** Opening Data for the task block **

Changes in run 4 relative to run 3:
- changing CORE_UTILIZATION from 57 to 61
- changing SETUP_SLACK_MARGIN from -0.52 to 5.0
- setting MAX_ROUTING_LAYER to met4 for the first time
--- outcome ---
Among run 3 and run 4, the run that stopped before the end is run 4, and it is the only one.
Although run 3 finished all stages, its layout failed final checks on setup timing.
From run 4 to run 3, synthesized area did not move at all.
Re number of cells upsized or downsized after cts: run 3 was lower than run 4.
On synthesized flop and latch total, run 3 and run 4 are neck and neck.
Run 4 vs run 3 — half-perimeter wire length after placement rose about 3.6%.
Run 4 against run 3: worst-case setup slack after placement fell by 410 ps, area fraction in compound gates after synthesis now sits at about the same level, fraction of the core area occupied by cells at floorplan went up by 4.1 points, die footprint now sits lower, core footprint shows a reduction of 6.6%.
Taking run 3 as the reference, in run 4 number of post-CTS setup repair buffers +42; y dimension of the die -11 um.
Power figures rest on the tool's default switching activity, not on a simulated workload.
module alu ( input [7:0]a_in,b_in,input [3:0]command_in,input oe,output [15:0]d_out);
	parameter 	ADD = 4'b0000,
				INC = 4'b0001,
				SUB =  4'b0010,
				DEC = 4'b0011,
				MUL = 4'b0100,
				DIV = 4'b0101,
				SHL = 4'b0110,
				SHR = 4'b0111,
				AND = 4'b1000,
				OR = 4'b1001,
				INV = 4'b1010,
				NAND = 4'b1011,
				NOR = 4'b1100,
				XOR = 4'b1101,
				XNOR = 4'b1110,
				BUF = 4'b1111;
	reg [15:0] out;
	always@(command_in,a_in,b_in)
		begin
			case(command_in)
				ADD : out = a_in+b_in;
				INC : out = a_in+1'b1;
				SUB : out = a_in-b_in;
				DEC : out = a_in-1'b1;
				MUL : out = a_in*b_in;
				DIV : out = (b_in == 8'd0) ? 16'hFFFF : a_in/b_in;
				SHL : out = a_in<<1;
				SHR : out = a_in>>1;
				AND : out = a_in&&b_in;
				OR : out = a_in||b_in;
				INV : out = !(a_in);
				NAND : out = ~(a_in&b_in);
				NOR : out = ~(a_in|b_in);
				XOR : out = a_in^b_in;
				XNOR : out = a_in~^b_in;
				BUF : out = a_in;
			endcase
		end
	assign d_out = (oe) ? out : 16'h0000;
endmodule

** Closing Data for the task block **

Prompt → Show every line from the entries that includes the word "number".

Response area →
Re number of cells upsized or downsized after cts: run 3 was lower than run 4.
Taking run 3 as the reference, in run 4 number of post-CTS setup repair buffers +42; y dimension of the die -11 um.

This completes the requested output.